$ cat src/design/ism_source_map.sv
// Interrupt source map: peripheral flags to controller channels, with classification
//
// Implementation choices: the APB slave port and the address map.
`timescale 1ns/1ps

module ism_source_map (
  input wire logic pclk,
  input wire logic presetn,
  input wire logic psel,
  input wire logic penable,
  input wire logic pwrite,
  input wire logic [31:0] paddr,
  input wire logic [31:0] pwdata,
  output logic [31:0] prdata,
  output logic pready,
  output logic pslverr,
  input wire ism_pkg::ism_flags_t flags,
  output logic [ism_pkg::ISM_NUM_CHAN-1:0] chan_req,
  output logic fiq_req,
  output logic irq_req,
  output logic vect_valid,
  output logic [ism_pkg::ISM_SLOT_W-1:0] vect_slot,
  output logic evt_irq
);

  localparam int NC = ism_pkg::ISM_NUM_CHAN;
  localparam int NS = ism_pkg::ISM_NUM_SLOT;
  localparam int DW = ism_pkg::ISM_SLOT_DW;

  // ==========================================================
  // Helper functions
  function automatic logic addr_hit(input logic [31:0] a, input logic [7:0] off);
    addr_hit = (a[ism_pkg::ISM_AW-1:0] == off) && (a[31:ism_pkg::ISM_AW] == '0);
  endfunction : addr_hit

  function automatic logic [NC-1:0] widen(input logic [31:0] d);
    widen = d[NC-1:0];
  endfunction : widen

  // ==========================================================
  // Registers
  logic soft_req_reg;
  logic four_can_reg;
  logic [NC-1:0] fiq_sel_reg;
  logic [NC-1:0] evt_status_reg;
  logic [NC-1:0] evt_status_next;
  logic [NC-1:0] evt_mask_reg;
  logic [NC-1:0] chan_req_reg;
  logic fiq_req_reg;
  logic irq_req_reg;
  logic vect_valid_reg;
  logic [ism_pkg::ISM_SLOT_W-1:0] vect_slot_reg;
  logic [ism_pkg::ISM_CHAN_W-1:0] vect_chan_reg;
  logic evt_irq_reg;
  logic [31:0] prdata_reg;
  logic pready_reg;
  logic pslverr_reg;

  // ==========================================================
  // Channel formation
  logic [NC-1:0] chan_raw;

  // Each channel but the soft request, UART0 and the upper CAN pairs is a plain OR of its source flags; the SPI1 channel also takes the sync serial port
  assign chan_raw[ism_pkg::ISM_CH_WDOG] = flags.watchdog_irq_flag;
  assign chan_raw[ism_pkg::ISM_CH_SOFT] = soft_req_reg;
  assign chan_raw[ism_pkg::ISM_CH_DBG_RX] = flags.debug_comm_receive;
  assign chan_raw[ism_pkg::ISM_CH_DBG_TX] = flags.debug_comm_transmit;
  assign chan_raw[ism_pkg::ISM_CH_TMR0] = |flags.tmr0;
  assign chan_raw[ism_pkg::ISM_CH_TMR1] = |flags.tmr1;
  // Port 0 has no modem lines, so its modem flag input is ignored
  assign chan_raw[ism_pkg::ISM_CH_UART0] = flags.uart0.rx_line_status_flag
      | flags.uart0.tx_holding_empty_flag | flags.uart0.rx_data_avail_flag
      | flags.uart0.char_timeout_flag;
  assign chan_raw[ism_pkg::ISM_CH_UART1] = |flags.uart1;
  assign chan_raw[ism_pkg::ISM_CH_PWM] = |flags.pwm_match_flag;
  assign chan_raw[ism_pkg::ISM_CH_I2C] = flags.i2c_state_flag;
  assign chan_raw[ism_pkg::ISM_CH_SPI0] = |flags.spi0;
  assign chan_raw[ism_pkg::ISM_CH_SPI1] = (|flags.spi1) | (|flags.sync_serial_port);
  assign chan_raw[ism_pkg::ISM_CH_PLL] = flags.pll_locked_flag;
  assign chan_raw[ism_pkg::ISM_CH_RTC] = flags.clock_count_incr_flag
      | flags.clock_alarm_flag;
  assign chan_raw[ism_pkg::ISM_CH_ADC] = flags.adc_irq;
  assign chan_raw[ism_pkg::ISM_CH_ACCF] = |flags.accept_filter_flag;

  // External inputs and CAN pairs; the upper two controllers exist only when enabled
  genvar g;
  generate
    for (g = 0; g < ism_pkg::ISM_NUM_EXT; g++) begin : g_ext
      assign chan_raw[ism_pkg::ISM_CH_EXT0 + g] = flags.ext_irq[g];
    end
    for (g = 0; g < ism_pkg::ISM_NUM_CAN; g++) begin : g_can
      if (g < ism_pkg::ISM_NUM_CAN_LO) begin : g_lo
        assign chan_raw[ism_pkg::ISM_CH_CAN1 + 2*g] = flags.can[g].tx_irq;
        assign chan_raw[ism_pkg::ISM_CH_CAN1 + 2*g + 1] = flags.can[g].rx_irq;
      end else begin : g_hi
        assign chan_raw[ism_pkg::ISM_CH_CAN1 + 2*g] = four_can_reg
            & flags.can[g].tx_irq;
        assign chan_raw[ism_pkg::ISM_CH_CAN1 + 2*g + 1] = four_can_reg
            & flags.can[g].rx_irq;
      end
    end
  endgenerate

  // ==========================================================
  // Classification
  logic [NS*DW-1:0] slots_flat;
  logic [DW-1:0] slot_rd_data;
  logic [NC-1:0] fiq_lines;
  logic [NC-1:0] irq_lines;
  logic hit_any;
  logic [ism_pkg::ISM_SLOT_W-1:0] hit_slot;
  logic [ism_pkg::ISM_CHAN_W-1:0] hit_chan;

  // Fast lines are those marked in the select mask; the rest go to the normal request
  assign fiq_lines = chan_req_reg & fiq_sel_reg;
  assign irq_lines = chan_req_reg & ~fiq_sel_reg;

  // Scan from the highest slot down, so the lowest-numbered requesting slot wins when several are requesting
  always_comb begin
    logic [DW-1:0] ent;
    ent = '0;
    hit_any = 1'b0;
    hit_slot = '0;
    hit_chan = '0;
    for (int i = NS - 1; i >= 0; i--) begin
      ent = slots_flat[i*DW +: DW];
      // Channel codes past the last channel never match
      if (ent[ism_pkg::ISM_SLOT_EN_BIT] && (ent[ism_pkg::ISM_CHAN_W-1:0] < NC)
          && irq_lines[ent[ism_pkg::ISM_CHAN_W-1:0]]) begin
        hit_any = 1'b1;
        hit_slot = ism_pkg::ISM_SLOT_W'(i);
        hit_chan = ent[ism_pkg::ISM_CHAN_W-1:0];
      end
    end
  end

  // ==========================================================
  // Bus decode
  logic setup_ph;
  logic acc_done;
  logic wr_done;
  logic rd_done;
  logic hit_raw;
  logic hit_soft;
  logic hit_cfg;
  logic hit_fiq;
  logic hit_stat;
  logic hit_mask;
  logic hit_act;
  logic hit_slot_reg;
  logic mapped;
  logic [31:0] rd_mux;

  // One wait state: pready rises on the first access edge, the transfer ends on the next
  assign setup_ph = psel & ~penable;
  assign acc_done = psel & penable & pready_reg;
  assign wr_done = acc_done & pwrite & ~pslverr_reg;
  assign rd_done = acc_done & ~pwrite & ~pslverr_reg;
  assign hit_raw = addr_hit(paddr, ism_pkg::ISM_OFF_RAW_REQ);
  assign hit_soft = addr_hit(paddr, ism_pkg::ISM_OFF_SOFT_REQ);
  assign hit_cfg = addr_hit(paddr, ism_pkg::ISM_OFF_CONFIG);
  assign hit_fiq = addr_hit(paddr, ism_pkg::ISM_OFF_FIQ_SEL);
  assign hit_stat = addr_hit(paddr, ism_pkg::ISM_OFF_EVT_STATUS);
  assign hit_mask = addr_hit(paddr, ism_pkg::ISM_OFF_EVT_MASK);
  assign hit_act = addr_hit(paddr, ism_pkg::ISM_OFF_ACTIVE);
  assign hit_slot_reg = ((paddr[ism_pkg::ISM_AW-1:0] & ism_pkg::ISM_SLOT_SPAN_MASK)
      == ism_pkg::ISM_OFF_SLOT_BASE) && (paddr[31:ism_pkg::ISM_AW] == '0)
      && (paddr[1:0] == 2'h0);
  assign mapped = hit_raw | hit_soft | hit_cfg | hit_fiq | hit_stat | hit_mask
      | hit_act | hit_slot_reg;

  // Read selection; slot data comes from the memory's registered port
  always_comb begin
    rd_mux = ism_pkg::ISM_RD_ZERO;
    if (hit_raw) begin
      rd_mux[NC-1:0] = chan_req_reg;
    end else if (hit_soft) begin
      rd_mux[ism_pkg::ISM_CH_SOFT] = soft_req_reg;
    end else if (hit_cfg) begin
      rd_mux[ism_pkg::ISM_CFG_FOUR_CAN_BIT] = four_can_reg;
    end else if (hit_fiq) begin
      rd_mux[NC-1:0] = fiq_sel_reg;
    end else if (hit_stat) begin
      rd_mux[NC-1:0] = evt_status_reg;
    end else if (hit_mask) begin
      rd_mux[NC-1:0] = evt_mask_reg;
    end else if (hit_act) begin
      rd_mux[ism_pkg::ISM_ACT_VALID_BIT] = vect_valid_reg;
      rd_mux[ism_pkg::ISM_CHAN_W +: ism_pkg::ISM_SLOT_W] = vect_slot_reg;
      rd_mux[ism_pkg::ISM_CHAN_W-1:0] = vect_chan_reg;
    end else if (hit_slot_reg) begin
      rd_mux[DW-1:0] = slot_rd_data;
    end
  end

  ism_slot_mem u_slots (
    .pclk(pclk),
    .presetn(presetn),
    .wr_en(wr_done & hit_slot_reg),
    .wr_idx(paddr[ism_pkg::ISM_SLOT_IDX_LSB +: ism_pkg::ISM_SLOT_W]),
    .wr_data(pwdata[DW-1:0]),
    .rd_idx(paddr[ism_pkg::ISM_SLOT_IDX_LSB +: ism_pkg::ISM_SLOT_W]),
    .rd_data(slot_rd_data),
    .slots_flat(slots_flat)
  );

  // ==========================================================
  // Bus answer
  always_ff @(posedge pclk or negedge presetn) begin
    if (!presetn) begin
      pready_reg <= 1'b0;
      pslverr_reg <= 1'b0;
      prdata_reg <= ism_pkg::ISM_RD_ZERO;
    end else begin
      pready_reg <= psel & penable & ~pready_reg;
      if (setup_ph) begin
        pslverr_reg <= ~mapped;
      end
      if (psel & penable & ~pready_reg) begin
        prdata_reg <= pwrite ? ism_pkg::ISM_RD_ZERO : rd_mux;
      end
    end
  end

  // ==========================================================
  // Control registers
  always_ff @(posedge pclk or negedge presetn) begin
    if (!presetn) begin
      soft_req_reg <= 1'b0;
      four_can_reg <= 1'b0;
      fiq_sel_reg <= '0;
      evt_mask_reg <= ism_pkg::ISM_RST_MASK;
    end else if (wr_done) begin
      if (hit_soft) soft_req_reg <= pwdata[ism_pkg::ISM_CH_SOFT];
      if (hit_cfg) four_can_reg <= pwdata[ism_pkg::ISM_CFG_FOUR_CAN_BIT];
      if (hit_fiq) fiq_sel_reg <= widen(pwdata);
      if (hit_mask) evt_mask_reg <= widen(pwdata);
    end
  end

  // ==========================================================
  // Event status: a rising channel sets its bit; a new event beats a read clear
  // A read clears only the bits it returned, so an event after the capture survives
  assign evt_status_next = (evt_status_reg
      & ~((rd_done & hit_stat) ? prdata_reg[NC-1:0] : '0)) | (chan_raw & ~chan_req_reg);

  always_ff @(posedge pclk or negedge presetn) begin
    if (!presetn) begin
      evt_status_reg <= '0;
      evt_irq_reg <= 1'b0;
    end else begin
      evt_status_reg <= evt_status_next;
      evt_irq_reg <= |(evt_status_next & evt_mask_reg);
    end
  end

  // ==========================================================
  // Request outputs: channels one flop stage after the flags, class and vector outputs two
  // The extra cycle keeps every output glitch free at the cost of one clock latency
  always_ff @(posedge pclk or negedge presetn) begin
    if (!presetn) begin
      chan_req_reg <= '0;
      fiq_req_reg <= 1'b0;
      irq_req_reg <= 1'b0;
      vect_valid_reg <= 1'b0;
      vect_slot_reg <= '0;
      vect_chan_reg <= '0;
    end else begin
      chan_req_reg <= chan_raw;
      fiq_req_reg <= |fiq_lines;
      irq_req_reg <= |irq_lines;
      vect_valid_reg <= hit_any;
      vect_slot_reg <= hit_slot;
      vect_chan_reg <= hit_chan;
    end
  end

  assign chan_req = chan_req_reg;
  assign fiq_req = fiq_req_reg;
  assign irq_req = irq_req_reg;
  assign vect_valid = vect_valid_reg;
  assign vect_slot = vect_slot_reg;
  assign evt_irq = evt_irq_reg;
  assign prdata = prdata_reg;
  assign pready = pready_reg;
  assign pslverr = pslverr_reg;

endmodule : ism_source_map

★ ★ ★ ★

Exercise prompt: Which of the lines above include the string "else"? Pick them out and copy them.

Worked solution:
      end else begin : g_hi
    end else if (hit_soft) begin
    end else if (hit_cfg) begin
    end else if (hit_fiq) begin
    end else if (hit_stat) begin
    end else if (hit_mask) begin
    end else if (hit_act) begin
    end else if (hit_slot_reg) begin
    end else begin
    end else if (wr_done) begin
    end else begin
    end else begin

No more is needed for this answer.